Closed woodruffw closed 6 years ago
Is there a summary of the differences between these laying around anywhere?
There are probably a few blog posts comparing individual pairs, although I don't know of anything that formal. Let me see if I can find some.
Personally, I've used Doxygen and found it decent for most C/C++ codebases.
Looks like Sphinx is relatively popular for Python codebases, while Doxygen supports Python nominally (but not idiomatically, it can't do generation within docstrings).
cldoc is clang
based so probably not that useful for us. NaturalDocs looks pretty nice to use, but it's also a big pile of Perl and so probably an unnecessary hassle to get set up.
Edit: NaturalDocs also lists its Python support as "basic": https://www.naturaldocs.org/reference/language_support/#languages.

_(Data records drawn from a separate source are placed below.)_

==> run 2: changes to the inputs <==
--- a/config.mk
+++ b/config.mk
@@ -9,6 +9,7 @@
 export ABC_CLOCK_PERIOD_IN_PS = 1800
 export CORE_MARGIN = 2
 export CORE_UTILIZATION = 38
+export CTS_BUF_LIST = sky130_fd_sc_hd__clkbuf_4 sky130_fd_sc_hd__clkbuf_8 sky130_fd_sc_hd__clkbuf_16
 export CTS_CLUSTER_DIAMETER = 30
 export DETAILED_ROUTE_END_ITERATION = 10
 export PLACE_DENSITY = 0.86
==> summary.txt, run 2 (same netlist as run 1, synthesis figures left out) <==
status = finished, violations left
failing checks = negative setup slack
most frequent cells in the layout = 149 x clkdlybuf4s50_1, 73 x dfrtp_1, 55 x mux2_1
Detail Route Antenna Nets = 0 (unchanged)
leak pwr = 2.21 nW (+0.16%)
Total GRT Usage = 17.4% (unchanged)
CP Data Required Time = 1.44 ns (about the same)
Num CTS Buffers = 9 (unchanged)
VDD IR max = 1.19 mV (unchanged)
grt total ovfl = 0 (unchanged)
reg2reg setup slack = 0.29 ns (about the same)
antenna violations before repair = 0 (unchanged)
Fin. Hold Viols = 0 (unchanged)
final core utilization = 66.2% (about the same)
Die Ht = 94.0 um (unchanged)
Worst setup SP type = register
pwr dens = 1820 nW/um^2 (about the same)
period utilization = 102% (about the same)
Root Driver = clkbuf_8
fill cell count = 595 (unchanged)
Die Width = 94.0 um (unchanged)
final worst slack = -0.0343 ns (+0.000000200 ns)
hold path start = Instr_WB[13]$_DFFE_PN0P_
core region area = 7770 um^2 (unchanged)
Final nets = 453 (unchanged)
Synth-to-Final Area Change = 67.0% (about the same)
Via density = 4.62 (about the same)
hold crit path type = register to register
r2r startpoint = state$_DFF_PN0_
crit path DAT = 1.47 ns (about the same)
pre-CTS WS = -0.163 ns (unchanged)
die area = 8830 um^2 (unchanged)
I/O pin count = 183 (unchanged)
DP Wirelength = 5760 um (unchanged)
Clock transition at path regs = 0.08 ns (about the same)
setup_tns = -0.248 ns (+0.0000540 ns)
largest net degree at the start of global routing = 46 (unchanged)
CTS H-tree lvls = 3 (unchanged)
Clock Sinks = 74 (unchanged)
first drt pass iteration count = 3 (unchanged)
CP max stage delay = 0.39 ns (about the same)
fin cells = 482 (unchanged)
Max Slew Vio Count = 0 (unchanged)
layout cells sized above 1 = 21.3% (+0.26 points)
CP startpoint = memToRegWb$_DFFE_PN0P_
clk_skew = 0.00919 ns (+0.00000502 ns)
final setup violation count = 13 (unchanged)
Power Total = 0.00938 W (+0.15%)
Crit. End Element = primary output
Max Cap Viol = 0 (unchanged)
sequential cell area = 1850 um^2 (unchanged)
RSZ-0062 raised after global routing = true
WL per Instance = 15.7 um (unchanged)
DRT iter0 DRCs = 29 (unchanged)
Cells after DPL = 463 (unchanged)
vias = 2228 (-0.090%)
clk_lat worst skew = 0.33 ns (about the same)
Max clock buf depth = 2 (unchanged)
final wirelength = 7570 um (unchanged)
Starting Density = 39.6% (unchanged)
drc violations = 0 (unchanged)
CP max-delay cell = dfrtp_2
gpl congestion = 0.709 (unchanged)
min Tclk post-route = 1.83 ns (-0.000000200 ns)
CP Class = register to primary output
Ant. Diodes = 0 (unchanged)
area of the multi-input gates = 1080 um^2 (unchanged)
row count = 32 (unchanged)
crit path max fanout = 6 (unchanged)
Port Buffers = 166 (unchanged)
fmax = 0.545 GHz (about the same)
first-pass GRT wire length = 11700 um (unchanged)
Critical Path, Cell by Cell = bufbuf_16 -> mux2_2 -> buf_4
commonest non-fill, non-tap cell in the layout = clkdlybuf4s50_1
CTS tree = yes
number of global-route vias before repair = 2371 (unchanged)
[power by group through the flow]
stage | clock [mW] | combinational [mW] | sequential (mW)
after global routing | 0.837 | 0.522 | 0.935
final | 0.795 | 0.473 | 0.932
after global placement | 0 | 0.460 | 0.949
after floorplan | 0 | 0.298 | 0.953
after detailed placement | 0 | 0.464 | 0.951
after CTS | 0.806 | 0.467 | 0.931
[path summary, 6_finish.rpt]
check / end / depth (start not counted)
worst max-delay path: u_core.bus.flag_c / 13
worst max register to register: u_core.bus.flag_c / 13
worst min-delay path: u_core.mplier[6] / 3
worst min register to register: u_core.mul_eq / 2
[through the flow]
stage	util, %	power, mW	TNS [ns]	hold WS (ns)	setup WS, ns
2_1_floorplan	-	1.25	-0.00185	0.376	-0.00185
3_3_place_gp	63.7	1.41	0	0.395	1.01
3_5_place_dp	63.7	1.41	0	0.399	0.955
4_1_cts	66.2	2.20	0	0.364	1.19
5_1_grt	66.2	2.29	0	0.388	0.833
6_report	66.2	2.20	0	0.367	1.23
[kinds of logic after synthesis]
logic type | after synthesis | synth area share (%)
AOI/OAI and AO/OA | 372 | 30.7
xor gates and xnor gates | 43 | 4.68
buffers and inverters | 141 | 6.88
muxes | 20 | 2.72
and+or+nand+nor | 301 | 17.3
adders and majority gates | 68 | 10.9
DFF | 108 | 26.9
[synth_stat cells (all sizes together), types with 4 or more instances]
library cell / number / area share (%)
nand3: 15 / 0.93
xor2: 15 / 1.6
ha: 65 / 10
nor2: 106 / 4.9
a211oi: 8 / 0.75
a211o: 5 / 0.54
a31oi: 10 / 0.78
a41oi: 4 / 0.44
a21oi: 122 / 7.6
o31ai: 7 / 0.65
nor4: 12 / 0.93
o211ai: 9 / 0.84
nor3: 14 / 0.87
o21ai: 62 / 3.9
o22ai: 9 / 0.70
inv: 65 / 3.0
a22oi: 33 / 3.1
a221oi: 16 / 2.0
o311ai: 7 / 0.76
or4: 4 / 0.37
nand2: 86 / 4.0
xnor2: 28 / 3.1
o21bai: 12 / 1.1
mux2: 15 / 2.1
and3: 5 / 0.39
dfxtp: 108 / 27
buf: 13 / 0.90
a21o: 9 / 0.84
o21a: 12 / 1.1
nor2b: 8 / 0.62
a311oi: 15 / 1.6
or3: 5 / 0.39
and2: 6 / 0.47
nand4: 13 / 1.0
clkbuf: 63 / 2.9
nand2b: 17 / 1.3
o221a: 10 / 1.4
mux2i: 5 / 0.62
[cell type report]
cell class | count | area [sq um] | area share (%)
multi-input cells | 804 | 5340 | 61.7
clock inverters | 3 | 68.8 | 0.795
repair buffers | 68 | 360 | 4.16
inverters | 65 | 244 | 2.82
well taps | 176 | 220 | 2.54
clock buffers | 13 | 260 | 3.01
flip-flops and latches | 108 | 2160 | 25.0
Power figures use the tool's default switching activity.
--- src/rtl/scariv_bru_pkg.sv ---
// Shared BRU definitions: branch-update queue entry layout and the commit-id age ordering.
package scariv_bru_pkg;

  localparam int unsigned CMT_ID_W = 6;
  localparam int unsigned GRP_W    = 4;
  localparam int unsigned VADDR_W  = 39;
  localparam int unsigned BHR_W    = 16;

  typedef struct packed {
    logic                valid;
    logic [CMT_ID_W-1:0] cmt_id;
    logic [GRP_W-1:0]    grp_id;
    logic [VADDR_W-1:0]  pc;
    logic [VADDR_W-1:0]  target;
    logic                taken;
    logic                is_cond;
    logic                mispred;
    logic [BHR_W-1:0]    bhr;
  } br_upd_entry_t;

  // MSB of cmt_id is the ROB wrap bit; inside one group the lower slot is older.
  function automatic logic is_older(input logic [CMT_ID_W-1:0] cmt_a,
                                    input logic [GRP_W-1:0]    grp_a,
                                    input logic [CMT_ID_W-1:0] cmt_b,
                                    input logic [GRP_W-1:0]    grp_b);
    logic                wrap_eq;
    logic [CMT_ID_W-2:0] idx_a;
    logic [CMT_ID_W-2:0] idx_b;
    wrap_eq = (cmt_a[CMT_ID_W-1] == cmt_b[CMT_ID_W-1]);
    idx_a   = cmt_a[CMT_ID_W-2:0];
    idx_b   = cmt_b[CMT_ID_W-2:0];
    if (cmt_a == cmt_b) begin
      return grp_a < grp_b;
    end
    return wrap_eq ? (idx_a < idx_b) : (idx_a > idx_b);
  endfunction

endpackage

--- src/rtl/scariv_br_upd_age_cmp.sv ---
// Combinational age comparator: a_older_o is set when (cmt_a, grp_a) is older than (cmt_b, grp_b).
module scariv_br_upd_age_cmp
  import scariv_bru_pkg::*;
(
  input  logic [CMT_ID_W-1:0] cmt_a_i,
  input  logic [GRP_W-1:0]    grp_a_i,
  input  logic [CMT_ID_W-1:0] cmt_b_i,
  input  logic [GRP_W-1:0]    grp_b_i,
  output logic                a_older_o
);

  assign a_older_o = is_older(cmt_a_i, grp_a_i, cmt_b_i, grp_b_i);

endmodule

--- src/rtl/scariv_br_upd_queue.sv ---
// Branch-update queue: buffers BRU ex3 resolutions and replays them in order to the predictor,
// dropping entries squashed by younger-path flushes.
module scariv_br_upd_queue
  import scariv_bru_pkg::*;
#(
  parameter int unsigned DEPTH = 8
) (
  input  logic                     i_clk,
  input  logic                     i_reset_n,

  input  logic                     i_upd_valid,
  input  logic [CMT_ID_W-1:0]      i_upd_cmt_id,
  input  logic [GRP_W-1:0]         i_upd_grp_id,
  input  logic [VADDR_W-1:0]       i_upd_pc_vaddr,
  input  logic [VADDR_W-1:0]       i_upd_target_vaddr,
  input  logic                     i_upd_taken,
  input  logic                     i_upd_is_cond,
  input  logic                     i_upd_mispred,
  input  logic [BHR_W-1:0]         i_upd_bhr,

  input  logic                     i_flush_valid,
  input  logic                     i_flush_all,
  input  logic [CMT_ID_W-1:0]      i_flush_cmt_id,
  input  logic [GRP_W-1:0]         i_flush_grp_id,

  output logic                     o_pu_valid,
  input  logic                     i_pu_ready,
  output logic [VADDR_W-1:0]       o_pu_pc_vaddr,
  output logic [VADDR_W-1:0]       o_pu_target_vaddr,
  output logic                     o_pu_taken,
  output logic                     o_pu_is_cond,
  output logic                     o_pu_mispred,
  output logic [BHR_W-1:0]         o_pu_bhr,

  output logic [$clog2(DEPTH):0]   o_count,
  output logic                     o_overflow
);

  localparam int unsigned AW = $clog2(DEPTH);

  br_upd_entry_t entries_q [DEPTH];
  logic [AW:0]   head_q, head_d;
  logic [AW:0]   tail_q, tail_d;
  logic          overflow_q;

  logic          full;
  logic          empty;
  br_upd_entry_t head_ent;
  logic          pop;
  logic          skip;
  logic          flush_all;
  logic          flush_part;
  logic          upd_younger;
  logic          push;
  logic [DEPTH-1:0] ent_younger;

  assign full  = (head_q[AW] != tail_q[AW]) && (head_q[AW-1:0] == tail_q[AW-1:0]);
  assign empty = (head_q == tail_q);

  assign head_ent = entries_q[head_q[AW-1:0]];
  assign pop      = o_pu_valid && i_pu_ready;
  assign skip     = !empty && !head_ent.valid;

  assign flush_all  = i_flush_valid && i_flush_all;
  assign flush_part = i_flush_valid && !i_flush_all;

  scariv_br_upd_age_cmp u_upd_age (
    .cmt_a_i   (i_flush_cmt_id),
    .grp_a_i   (i_flush_grp_id),
    .cmt_b_i   (i_upd_cmt_id),
    .grp_b_i   (i_upd_grp_id),
    .a_older_o (upd_younger)
  );

  for (genvar i = 0; i < DEPTH; i++) begin : g_age
    scariv_br_upd_age_cmp u_ent_age (
      .cmt_a_i   (i_flush_cmt_id),
      .grp_a_i   (i_flush_grp_id),
      .cmt_b_i   (entries_q[i].cmt_id),
      .grp_b_i   (entries_q[i].grp_id),
      .a_older_o (ent_younger[i])
    );
  end

  // A full queue stays full for this cycle even if the head pops.
  assign push = i_upd_valid && !full && !flush_all && !(flush_part && upd_younger);

  always_comb begin
    head_d = head_q;
    if (pop || skip) begin
      head_d = head_q + {{AW{1'b0}}, 1'b1};
    end
    tail_d = tail_q;
    if (flush_all) begin
      // Track head_d so a pop completing alongside the flush leaves the queue empty.
      tail_d = head_d;
    end else if (push) begin
      tail_d = tail_q + {{AW{1'b0}}, 1'b1};
    end
  end

  always_ff @(posedge i_clk) begin
    if (!i_reset_n) begin
      head_q     <= '0;
      tail_q     <= '0;
      overflow_q <= 1'b0;
      for (int i = 0; i < DEPTH; i++) begin
        entries_q[i] <= '0;
      end
    end else begin
      head_q <= head_d;
      tail_q <= tail_d;
      if (i_upd_valid && full) begin
        overflow_q <= 1'b1;
      end
      for (int i = 0; i < DEPTH; i++) begin
        if (flush_all || (flush_part && ent_younger[i])) begin
          entries_q[i].valid <= 1'b0;
        end
      end
      if (push) begin
        entries_q[tail_q[AW-1:0]] <= '{valid:   1'b1,
                                       cmt_id:  i_upd_cmt_id,
                                       grp_id:  i_upd_grp_id,
                                       pc:      i_upd_pc_vaddr,
                                       target:  i_upd_target_vaddr,
                                       taken:   i_upd_taken,
                                       is_cond: i_upd_is_cond,
                                       mispred: i_upd_mispred,
                                       bhr:     i_upd_bhr};
      end
    end
  end

  assign o_pu_valid        = head_ent.valid && !empty;
  assign o_pu_pc_vaddr     = head_ent.pc;
  assign o_pu_target_vaddr = head_ent.target;
  assign o_pu_taken        = head_ent.taken;
  assign o_pu_is_cond      = head_ent.is_cond;
  assign o_pu_mispred      = head_ent.mispred;
  assign o_pu_bhr          = head_ent.bhr;

  assign o_count    = tail_q - head_q;
  assign o_overflow = overflow_q;

endmodule

--- config.mk ---
export PLATFORM = sky130hd
export DESIGN_NAME = scariv_br_upd_queue
export DESIGN_NICKNAME = d
export VERILOG_FILES = /design/src/rtl/scariv_bru_pkg.sv /design/src/rtl/scariv_br_upd_age_cmp.sv /design/src/rtl/scariv_br_upd_queue.sv
export SDC_FILE = /design/constraint.sdc
export NUM_CORES = 2
export LEC_CHECK = 0
export ABC_AREA = 1
export BUFFER_PORTS_ARGS = -buffer_cell sky130_fd_sc_hd__buf_2
export CORE_ASPECT_RATIO = 0.75
export CORE_MARGIN = 2
export CORE_UTILIZATION = 61
export DETAILED_ROUTE_END_ITERATION = 12
export HOLD_SLACK_MARGIN = 0.05
export PLACE_DENSITY = 0.8
export SYNTH_ARGS = -nofsm -noshare
export SYNTH_HDL_FRONTEND = slang
export SYNTH_SLANG_ARGS = --single-unit
--- constraint.sdc ---
create_clock -name i_clk -period 6.3 [get_ports i_clk]
set_input_delay 0.63 -clock i_clk [delete_from_list [all_inputs] [get_ports i_clk]]
set_output_delay 0.63 -clock i_clk [all_outputs]
set_load 0.01 [all_outputs]
<file path="src/rtl/ram_input_ctrl.sv">
// ram_input_ctrl: conditions raw board inputs (push-button, slide switches) into
// clean RAM controls for the RAM/7-seg display block: 2-flop synchronizers,
// key debounce, a single-cycle write strobe and stable address/data/mode.
// Optional build macro: AUTO_INC_EN (address from an internal auto-incrementing
// pointer instead of the address switches).
module ram_input_ctrl #(
  parameter int DEBOUNCE_CYCLES = 500000,
  parameter int AW              = 4,
  parameter int DW              = 4
) (
  input  logic          clock_in,
  input  logic          reset_n,
  input  logic          key_n,
  input  logic [AW-1:0] sw_addr,
  input  logic [DW-1:0] sw_data,
  input  logic          sw_mode,
  output logic [AW-1:0] address,
  output logic [DW-1:0] data_in,
  output logic          mode,
  output logic          we,
  output logic          busy
);

  localparam int            CW       = $clog2(DEBOUNCE_CYCLES);
  localparam logic [CW-1:0] CNT_LAST = CW'(DEBOUNCE_CYCLES - 1);

  typedef enum logic [1:0] {
    ST_IDLE  = 2'd0,
    ST_WRITE = 2'd1,
    ST_HOLD  = 2'd2
  } state_t;

  // Synchronizer stages
  logic          key_meta_q,  key_sync_q;
  logic          mode_meta_q, mode_sync_q;
  logic [AW-1:0] addr_meta_q, addr_sync_q;
  logic [DW-1:0] data_meta_q, data_sync_q;

  // Debounce state (key_db_q: 1 = released, 0 = pressed)
  logic          key_db_q, key_db_d;
  logic [CW-1:0] cnt_q,    cnt_d;

  // FSM and registered outputs
  state_t        state_q,   state_d;
  logic [AW-1:0] address_q, address_d;
  logic [DW-1:0] data_in_q, data_in_d;
  logic          we_q,      we_d;
  logic          busy_q,    busy_d;
  logic [AW-1:0] sel_addr;

`ifdef AUTO_INC_EN
  logic [AW-1:0] ptr_q, ptr_d;
  assign sel_addr = ptr_q;
`else
  assign sel_addr = addr_sync_q;
`endif

  // Two-flop synchronizers; key idles high (released), everything else low.
  always_ff @(posedge clock_in or negedge reset_n) begin
    if (!reset_n) begin
      key_meta_q  <= 1'b1;
      key_sync_q  <= 1'b1;
      mode_meta_q <= 1'b0;
      mode_sync_q <= 1'b0;
      addr_meta_q <= '0;
      addr_sync_q <= '0;
      data_meta_q <= '0;
      data_sync_q <= '0;
    end else begin
      key_meta_q  <= key_n;
      key_sync_q  <= key_meta_q;
      mode_meta_q <= sw_mode;
      mode_sync_q <= mode_meta_q;
      addr_meta_q <= sw_addr;
      addr_sync_q <= addr_meta_q;
      data_meta_q <= sw_data;
      data_sync_q <= data_meta_q;
    end
  end

  // Debounce: the synced key must disagree with the accepted level for
  // DEBOUNCE_CYCLES consecutive clocks before the new level is taken.
  always_comb begin
    key_db_d = key_db_q;
    cnt_d    = cnt_q;
    if (key_sync_q == key_db_q) begin
      cnt_d = '0;
    end else if (cnt_q == CNT_LAST) begin
      key_db_d = key_sync_q;
      cnt_d    = '0;
    end else begin
      cnt_d = cnt_q + CW'(1);
    end
  end

  // Debounce registers.
  always_ff @(posedge clock_in or negedge reset_n) begin
    if (!reset_n) begin
      key_db_q <= 1'b1;
      cnt_q    <= '0;
    end else begin
      key_db_q <= key_db_d;
      cnt_q    <= cnt_d;
    end
  end

  // FSM next state: HOLD is only left on release, so a pressed level seen in
  // IDLE is always a fresh press edge and each press yields one action.
  always_comb begin
    state_d   = state_q;
    address_d = address_q;
    data_in_d = data_in_q;
    we_d      = 1'b0;
`ifdef AUTO_INC_EN
    ptr_d     = ptr_q;
`endif
    case (state_q)
      ST_IDLE: begin
        address_d = sel_addr;
        if (!key_db_q) begin
          if (mode_sync_q) begin
            state_d   = ST_WRITE;
            we_d      = 1'b1;
            data_in_d = data_sync_q;
          end else begin
            state_d = ST_HOLD;
`ifdef AUTO_INC_EN
            ptr_d   = ptr_q + AW'(1);
`endif
          end
        end else begin
          state_d = ST_IDLE;
        end
      end
      ST_WRITE: begin
        state_d = ST_HOLD;
`ifdef AUTO_INC_EN
        ptr_d   = ptr_q + AW'(1);
`endif
      end
      ST_HOLD: begin
        if (key_db_q) begin
          state_d = ST_IDLE;
        end else begin
          state_d = ST_HOLD;
        end
      end
      default: begin
        state_d = ST_IDLE;
      end
    endcase
    busy_d = (state_d != ST_IDLE);
  end

  // FSM state and registered outputs; reset clears we/busy asynchronously.
  always_ff @(posedge clock_in or negedge reset_n) begin
    if (!reset_n) begin
      state_q   <= ST_IDLE;
      address_q <= '0;
      data_in_q <= '0;
      we_q      <= 1'b0;
      busy_q    <= 1'b0;
`ifdef AUTO_INC_EN
      ptr_q     <= '0;
`endif
    end else begin
      state_q   <= state_d;
      address_q <= address_d;
      data_in_q <= data_in_d;
      we_q      <= we_d;
      busy_q    <= busy_d;
`ifdef AUTO_INC_EN
      ptr_q     <= ptr_d;
`endif
    end
  end

  assign address = address_q;
  assign data_in = data_in_q;
  assign mode    = mode_sync_q;
  assign we      = we_q;
  assign busy    = busy_q;

endmodule

</file>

Probably not ideal for our purposes.
Relevant for Doxygen: https://pypi.org/project/doxypypy/
I've been going with doxygen for the python stuff recently. Haven't tested it out to see what it looks like but hopefully it's ok.
Starting generating doxygen to doc/html/index.html
@haxmeadroom When you get a chance, can you strip the rendered docs from the git commit history? We'll be expanding the source comments a lot in the next couple weeks and I'd rather keep the doxyfile and individually rebuild on our respective machines than pass around thousands of lines of rendered docs.
Sure.. Yeah, it was getting annoying for me too . added ./make doc
if you have doxygen installled to build them
Most comments have been converted to doxygen format.
We should settle on a documentation style and format so that we can generate searchable documentation.